- DATA SUPPLIED -
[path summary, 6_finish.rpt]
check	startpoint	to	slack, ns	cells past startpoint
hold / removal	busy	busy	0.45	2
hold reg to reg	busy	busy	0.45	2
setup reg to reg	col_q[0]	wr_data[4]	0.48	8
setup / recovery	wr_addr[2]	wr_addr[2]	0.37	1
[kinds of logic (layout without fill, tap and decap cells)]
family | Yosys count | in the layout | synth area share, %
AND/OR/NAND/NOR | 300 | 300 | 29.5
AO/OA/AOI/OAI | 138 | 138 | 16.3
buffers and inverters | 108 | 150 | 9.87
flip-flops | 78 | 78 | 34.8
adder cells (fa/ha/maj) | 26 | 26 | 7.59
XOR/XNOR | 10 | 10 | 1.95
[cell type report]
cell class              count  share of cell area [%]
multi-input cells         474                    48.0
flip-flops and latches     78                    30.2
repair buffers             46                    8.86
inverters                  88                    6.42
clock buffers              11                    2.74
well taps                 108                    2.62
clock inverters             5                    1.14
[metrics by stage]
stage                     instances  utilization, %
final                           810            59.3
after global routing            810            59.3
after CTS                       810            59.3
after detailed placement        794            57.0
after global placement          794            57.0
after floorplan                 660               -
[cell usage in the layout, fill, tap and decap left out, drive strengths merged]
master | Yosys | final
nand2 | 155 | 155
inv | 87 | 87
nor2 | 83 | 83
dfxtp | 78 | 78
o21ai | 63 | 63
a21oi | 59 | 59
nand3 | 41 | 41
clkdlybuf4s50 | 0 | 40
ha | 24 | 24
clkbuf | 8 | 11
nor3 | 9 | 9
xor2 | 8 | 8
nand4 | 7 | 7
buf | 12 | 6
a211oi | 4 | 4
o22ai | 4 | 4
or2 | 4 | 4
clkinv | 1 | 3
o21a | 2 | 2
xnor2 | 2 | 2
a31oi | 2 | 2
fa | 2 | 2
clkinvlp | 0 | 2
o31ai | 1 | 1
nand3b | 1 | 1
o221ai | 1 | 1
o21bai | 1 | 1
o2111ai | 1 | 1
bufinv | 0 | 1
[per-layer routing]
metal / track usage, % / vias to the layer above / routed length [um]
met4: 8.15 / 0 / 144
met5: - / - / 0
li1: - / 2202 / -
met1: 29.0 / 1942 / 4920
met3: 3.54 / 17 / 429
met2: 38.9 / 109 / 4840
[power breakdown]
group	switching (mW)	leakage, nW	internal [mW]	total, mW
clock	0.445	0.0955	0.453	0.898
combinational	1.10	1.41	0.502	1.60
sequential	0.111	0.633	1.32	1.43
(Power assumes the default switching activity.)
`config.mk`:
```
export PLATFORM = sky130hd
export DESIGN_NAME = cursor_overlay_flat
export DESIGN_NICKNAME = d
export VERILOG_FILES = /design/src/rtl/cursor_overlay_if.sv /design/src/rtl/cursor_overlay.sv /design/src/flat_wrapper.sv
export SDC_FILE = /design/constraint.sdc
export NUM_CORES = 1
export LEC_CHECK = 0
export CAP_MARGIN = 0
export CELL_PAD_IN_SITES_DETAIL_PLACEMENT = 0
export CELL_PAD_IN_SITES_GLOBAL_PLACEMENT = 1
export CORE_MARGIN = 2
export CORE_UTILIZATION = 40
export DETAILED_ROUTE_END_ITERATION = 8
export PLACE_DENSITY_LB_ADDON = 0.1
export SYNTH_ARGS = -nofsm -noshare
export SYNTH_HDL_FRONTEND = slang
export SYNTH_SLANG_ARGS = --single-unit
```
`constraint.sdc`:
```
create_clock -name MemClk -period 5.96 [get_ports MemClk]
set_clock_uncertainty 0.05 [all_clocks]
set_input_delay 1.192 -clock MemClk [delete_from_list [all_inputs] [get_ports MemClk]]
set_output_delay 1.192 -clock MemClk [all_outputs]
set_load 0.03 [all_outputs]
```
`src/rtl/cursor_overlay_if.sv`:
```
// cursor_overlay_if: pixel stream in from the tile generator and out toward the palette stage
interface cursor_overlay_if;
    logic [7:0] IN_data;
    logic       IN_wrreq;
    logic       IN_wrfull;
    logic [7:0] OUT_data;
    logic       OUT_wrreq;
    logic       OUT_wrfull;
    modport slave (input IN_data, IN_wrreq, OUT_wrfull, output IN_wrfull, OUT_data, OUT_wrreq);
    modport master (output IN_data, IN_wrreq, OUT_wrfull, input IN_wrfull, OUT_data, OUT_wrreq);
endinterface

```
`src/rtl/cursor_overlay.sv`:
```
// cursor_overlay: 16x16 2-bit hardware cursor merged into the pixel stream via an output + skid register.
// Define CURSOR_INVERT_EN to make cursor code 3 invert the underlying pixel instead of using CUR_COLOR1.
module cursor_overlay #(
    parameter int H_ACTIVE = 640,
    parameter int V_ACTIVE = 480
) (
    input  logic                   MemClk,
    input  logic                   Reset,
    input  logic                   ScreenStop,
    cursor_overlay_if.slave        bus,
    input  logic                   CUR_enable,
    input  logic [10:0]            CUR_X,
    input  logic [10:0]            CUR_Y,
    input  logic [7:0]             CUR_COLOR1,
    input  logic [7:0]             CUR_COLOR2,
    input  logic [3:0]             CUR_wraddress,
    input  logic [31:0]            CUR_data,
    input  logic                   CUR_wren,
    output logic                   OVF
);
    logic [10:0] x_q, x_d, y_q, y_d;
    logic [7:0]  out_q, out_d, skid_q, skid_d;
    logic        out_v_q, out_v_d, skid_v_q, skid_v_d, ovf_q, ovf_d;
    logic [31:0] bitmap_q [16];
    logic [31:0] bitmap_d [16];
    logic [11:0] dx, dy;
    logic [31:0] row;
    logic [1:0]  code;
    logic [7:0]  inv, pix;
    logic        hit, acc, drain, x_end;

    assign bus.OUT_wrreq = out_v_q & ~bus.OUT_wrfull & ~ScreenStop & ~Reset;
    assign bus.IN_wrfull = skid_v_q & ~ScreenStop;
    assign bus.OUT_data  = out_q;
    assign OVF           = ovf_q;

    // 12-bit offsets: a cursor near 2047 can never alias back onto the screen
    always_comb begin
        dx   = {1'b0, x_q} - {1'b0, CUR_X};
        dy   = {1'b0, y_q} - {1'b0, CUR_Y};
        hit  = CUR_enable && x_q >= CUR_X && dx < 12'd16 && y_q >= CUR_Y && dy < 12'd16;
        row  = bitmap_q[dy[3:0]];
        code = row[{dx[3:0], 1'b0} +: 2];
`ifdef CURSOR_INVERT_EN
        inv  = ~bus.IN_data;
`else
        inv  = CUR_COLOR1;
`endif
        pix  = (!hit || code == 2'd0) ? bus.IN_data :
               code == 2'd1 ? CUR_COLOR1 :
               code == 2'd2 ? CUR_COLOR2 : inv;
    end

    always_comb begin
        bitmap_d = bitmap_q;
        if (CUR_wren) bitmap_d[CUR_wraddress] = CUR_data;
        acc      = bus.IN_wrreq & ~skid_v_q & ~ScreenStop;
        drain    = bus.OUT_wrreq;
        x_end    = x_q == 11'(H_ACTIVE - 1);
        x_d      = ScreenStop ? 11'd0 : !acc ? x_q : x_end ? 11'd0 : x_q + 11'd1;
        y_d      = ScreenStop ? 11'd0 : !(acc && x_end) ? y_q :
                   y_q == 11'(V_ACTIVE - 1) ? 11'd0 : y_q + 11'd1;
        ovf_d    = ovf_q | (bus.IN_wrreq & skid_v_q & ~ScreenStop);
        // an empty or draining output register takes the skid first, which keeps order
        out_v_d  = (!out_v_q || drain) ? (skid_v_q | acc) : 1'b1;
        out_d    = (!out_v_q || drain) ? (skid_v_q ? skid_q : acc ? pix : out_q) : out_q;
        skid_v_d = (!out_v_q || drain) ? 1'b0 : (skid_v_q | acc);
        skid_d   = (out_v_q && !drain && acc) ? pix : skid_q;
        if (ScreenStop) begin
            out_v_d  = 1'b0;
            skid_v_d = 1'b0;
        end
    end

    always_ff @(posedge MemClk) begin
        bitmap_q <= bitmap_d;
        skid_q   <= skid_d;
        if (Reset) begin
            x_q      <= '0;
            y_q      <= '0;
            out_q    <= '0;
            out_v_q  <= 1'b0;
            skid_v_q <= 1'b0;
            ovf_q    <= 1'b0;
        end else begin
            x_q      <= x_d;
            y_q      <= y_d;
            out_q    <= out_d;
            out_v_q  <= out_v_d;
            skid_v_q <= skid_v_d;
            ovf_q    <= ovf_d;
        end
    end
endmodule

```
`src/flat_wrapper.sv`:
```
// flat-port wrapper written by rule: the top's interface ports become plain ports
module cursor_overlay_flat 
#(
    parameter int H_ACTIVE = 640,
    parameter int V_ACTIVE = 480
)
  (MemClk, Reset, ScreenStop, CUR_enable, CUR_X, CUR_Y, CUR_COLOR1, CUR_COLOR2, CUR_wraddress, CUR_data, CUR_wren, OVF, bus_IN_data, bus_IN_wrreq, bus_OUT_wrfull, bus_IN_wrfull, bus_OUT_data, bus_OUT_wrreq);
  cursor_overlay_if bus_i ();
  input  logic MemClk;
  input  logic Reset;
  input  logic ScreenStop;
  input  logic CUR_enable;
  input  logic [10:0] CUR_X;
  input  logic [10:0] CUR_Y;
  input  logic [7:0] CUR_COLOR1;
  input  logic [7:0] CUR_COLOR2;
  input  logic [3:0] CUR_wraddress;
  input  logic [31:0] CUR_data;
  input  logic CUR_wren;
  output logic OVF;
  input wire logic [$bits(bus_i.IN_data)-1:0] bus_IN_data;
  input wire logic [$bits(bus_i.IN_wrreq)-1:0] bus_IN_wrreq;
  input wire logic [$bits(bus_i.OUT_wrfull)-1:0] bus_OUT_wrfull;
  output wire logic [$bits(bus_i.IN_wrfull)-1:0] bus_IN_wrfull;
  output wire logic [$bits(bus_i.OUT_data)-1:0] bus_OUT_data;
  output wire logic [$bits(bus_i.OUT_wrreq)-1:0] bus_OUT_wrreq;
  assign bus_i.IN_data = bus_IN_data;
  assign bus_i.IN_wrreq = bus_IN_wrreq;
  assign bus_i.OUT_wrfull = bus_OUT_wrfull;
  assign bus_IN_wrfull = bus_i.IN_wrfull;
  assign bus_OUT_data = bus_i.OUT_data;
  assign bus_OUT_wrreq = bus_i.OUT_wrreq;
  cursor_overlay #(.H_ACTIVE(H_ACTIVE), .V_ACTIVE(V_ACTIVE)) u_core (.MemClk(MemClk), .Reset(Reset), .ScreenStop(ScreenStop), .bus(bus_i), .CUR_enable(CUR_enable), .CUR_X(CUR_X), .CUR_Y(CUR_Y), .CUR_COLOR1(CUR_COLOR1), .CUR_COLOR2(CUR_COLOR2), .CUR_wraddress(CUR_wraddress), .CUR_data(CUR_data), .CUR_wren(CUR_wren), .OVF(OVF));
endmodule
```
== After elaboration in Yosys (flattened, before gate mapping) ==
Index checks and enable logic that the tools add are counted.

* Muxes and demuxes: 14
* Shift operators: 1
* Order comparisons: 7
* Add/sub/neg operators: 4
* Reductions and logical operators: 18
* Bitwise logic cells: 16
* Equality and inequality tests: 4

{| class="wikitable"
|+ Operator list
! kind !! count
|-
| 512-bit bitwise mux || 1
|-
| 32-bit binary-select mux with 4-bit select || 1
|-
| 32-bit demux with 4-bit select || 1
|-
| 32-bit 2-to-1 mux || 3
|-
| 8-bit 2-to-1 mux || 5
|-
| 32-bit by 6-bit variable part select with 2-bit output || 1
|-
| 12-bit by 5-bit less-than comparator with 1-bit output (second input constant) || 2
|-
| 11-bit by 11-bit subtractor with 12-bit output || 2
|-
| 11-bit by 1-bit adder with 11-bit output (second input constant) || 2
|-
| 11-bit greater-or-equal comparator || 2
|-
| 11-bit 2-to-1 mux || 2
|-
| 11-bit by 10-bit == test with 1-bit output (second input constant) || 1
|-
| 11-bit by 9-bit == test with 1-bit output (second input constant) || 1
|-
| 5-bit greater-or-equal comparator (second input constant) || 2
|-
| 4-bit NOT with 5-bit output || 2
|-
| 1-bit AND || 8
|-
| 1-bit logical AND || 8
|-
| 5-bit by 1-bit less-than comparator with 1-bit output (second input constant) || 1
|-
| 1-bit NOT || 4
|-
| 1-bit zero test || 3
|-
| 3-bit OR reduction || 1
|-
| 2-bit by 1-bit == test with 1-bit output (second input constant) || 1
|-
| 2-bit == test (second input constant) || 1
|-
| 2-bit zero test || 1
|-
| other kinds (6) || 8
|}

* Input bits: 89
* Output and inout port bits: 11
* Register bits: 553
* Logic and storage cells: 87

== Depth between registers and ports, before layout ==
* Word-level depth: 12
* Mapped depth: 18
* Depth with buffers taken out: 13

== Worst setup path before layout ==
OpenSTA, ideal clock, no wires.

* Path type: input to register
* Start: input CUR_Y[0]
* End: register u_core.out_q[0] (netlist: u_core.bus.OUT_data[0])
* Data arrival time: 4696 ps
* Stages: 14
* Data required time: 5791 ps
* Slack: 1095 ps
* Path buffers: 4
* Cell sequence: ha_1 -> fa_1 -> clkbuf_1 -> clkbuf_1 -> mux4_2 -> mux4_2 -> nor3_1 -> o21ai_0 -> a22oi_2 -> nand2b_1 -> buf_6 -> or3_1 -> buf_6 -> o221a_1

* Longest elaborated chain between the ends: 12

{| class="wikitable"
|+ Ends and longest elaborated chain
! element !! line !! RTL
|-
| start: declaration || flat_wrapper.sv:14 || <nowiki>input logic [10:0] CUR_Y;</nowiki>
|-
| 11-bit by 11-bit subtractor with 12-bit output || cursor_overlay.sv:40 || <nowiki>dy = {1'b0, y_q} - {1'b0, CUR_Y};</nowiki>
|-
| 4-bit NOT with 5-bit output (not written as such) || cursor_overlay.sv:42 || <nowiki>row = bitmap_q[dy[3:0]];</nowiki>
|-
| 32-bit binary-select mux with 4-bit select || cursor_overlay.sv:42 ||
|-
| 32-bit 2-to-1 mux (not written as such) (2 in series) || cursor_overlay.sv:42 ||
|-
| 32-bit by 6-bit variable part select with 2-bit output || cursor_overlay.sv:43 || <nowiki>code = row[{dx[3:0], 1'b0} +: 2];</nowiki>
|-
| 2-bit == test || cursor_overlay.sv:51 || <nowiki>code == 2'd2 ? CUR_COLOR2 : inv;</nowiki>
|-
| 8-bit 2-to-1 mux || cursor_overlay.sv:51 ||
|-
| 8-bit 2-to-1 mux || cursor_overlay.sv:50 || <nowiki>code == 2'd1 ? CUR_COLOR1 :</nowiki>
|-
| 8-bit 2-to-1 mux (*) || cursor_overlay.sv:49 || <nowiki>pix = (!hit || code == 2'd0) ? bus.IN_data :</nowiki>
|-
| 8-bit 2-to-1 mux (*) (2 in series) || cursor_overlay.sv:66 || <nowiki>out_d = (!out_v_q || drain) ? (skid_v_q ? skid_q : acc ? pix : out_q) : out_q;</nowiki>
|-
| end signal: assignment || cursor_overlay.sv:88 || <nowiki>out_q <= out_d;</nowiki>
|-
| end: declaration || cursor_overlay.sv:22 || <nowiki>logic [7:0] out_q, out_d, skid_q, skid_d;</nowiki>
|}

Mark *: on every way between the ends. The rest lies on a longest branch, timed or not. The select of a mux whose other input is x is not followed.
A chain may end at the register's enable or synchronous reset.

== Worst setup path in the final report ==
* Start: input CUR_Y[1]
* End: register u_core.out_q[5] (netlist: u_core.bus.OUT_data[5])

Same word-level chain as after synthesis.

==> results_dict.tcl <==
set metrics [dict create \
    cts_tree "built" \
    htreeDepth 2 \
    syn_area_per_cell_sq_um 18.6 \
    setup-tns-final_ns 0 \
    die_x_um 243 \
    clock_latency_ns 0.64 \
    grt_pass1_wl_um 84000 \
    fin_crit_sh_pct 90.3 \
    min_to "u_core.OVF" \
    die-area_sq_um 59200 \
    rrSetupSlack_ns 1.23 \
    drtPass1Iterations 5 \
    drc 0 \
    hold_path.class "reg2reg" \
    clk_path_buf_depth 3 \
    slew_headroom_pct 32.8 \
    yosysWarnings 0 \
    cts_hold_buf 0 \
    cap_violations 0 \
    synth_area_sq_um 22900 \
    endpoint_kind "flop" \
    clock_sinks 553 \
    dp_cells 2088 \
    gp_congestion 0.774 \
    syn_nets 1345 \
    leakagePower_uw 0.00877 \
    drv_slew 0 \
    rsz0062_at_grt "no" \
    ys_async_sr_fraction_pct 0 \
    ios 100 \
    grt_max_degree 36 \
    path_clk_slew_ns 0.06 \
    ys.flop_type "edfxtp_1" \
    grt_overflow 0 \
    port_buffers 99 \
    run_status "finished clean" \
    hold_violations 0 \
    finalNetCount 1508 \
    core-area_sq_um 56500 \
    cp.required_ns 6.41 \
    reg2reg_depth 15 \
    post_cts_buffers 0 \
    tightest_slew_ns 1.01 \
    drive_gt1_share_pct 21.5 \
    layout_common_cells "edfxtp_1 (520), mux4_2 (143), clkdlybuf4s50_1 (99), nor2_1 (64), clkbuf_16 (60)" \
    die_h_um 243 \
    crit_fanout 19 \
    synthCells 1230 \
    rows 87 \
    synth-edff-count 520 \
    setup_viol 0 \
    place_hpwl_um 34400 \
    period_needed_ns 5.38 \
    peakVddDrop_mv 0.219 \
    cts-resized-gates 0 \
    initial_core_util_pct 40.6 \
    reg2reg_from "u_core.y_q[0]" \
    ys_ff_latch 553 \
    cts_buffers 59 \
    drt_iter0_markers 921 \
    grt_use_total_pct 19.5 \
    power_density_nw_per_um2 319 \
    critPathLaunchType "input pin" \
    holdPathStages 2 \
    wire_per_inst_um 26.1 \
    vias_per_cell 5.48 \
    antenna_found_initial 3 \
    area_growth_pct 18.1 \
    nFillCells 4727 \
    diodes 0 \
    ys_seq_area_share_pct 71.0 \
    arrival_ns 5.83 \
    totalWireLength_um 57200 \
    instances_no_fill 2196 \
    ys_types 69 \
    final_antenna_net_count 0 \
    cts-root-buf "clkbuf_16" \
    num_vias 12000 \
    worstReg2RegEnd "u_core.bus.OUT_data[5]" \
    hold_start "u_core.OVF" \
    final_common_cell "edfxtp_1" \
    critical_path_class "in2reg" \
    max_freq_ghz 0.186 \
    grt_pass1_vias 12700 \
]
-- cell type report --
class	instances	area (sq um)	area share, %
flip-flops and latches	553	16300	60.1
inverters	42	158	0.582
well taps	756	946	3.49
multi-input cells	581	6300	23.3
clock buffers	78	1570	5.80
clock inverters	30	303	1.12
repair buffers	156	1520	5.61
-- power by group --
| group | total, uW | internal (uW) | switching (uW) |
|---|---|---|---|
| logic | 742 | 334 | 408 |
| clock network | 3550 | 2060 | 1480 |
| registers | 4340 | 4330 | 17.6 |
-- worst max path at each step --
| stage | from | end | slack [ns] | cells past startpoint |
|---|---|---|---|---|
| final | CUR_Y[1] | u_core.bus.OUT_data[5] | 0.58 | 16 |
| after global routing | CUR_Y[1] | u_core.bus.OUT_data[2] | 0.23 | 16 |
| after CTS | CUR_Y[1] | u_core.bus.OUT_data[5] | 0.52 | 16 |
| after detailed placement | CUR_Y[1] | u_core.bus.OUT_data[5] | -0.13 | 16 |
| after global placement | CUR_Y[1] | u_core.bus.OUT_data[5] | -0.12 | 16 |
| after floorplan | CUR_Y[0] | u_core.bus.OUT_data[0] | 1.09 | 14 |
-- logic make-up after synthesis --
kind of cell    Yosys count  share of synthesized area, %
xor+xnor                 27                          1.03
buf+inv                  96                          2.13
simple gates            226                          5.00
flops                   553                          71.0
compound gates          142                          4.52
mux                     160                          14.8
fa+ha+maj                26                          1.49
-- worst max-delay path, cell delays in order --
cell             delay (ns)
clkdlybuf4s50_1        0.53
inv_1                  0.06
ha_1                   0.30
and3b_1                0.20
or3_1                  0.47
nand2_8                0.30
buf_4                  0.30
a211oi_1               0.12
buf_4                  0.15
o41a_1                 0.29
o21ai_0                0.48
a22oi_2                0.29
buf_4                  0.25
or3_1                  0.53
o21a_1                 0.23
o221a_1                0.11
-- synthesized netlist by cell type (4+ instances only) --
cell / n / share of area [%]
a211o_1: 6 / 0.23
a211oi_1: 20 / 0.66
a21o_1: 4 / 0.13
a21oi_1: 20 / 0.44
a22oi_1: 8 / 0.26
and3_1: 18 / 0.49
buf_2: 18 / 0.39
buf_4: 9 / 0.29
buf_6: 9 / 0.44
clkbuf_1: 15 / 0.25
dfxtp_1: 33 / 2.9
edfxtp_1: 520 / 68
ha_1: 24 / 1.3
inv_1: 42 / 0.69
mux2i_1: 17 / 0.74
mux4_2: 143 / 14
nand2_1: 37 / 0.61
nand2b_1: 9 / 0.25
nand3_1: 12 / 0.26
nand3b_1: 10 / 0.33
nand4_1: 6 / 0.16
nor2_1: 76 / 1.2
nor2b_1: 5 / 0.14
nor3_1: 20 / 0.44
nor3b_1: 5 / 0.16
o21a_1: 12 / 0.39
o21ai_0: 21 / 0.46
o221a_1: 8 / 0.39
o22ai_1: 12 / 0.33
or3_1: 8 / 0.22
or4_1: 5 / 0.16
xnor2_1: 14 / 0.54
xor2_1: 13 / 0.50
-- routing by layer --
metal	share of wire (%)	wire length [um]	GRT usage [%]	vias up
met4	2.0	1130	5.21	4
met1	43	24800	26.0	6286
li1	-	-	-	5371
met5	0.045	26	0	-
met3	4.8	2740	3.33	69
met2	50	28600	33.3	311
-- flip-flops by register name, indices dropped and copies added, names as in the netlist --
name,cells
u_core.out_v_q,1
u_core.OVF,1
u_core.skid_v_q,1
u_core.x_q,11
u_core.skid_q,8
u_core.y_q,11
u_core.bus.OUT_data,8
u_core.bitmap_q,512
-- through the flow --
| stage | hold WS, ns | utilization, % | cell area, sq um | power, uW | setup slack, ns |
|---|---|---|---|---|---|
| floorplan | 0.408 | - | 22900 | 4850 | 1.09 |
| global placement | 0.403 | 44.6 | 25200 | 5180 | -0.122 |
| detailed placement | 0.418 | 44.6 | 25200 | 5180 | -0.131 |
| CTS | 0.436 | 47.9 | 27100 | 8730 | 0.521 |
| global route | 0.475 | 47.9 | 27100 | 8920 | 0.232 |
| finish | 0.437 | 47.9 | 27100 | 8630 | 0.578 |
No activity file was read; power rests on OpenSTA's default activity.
--
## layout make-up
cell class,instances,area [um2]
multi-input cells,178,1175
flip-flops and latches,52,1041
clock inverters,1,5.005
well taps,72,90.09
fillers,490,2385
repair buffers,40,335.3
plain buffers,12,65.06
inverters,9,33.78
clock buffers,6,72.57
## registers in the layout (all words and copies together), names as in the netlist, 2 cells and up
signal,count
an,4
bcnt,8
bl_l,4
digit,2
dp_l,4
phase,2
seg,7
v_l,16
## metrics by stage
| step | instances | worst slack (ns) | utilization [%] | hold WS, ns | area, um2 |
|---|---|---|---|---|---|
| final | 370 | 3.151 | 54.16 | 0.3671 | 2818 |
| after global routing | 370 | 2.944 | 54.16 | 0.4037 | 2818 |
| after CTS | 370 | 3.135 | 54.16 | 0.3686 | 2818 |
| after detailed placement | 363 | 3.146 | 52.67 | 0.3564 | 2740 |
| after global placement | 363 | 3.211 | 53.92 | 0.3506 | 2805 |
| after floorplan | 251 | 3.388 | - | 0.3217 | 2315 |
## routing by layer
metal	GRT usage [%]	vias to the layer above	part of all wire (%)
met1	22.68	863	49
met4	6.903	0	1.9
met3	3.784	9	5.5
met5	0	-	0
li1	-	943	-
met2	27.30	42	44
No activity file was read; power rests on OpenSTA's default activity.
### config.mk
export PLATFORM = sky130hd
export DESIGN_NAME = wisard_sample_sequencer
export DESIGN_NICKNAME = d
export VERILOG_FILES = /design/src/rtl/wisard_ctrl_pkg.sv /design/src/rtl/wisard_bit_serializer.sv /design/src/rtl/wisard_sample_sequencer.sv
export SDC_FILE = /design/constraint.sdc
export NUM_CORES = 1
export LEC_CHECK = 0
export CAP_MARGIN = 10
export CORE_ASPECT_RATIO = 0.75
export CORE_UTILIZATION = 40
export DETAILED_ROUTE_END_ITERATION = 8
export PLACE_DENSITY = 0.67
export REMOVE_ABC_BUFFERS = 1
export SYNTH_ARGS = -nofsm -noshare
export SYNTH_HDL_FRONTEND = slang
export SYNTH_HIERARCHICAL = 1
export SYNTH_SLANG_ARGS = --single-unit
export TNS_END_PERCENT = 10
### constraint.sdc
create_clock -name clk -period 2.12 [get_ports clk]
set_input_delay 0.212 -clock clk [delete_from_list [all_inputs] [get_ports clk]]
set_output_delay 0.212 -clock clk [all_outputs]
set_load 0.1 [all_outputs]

- YOUR TASK -
Out of the entries above, write out only the lines between the line holding "[path summary, 6_finish.rpt]" and the line holding "xnor2 | 2 | 2", inclusive, each exactly as given.

- COMPLETED EXERCISE -
[path summary, 6_finish.rpt]
check	startpoint	to	slack, ns	cells past startpoint
hold / removal	busy	busy	0.45	2
hold reg to reg	busy	busy	0.45	2
setup reg to reg	col_q[0]	wr_data[4]	0.48	8
setup / recovery	wr_addr[2]	wr_addr[2]	0.37	1
[kinds of logic (layout without fill, tap and decap cells)]
family | Yosys count | in the layout | synth area share, %
AND/OR/NAND/NOR | 300 | 300 | 29.5
AO/OA/AOI/OAI | 138 | 138 | 16.3
buffers and inverters | 108 | 150 | 9.87
flip-flops | 78 | 78 | 34.8
adder cells (fa/ha/maj) | 26 | 26 | 7.59
XOR/XNOR | 10 | 10 | 1.95
[cell type report]
cell class              count  share of cell area [%]
multi-input cells         474                    48.0
flip-flops and latches     78                    30.2
repair buffers             46                    8.86
inverters                  88                    6.42
clock buffers              11                    2.74
well taps                 108                    2.62
clock inverters             5                    1.14
[metrics by stage]
stage                     instances  utilization, %
final                           810            59.3
after global routing            810            59.3
after CTS                       810            59.3
after detailed placement        794            57.0
after global placement          794            57.0
after floorplan                 660               -
[cell usage in the layout, fill, tap and decap left out, drive strengths merged]
master | Yosys | final
nand2 | 155 | 155
inv | 87 | 87
nor2 | 83 | 83
dfxtp | 78 | 78
o21ai | 63 | 63
a21oi | 59 | 59
nand3 | 41 | 41
clkdlybuf4s50 | 0 | 40
ha | 24 | 24
clkbuf | 8 | 11
nor3 | 9 | 9
xor2 | 8 | 8
nand4 | 7 | 7
buf | 12 | 6
a211oi | 4 | 4
o22ai | 4 | 4
or2 | 4 | 4
clkinv | 1 | 3
o21a | 2 | 2
xnor2 | 2 | 2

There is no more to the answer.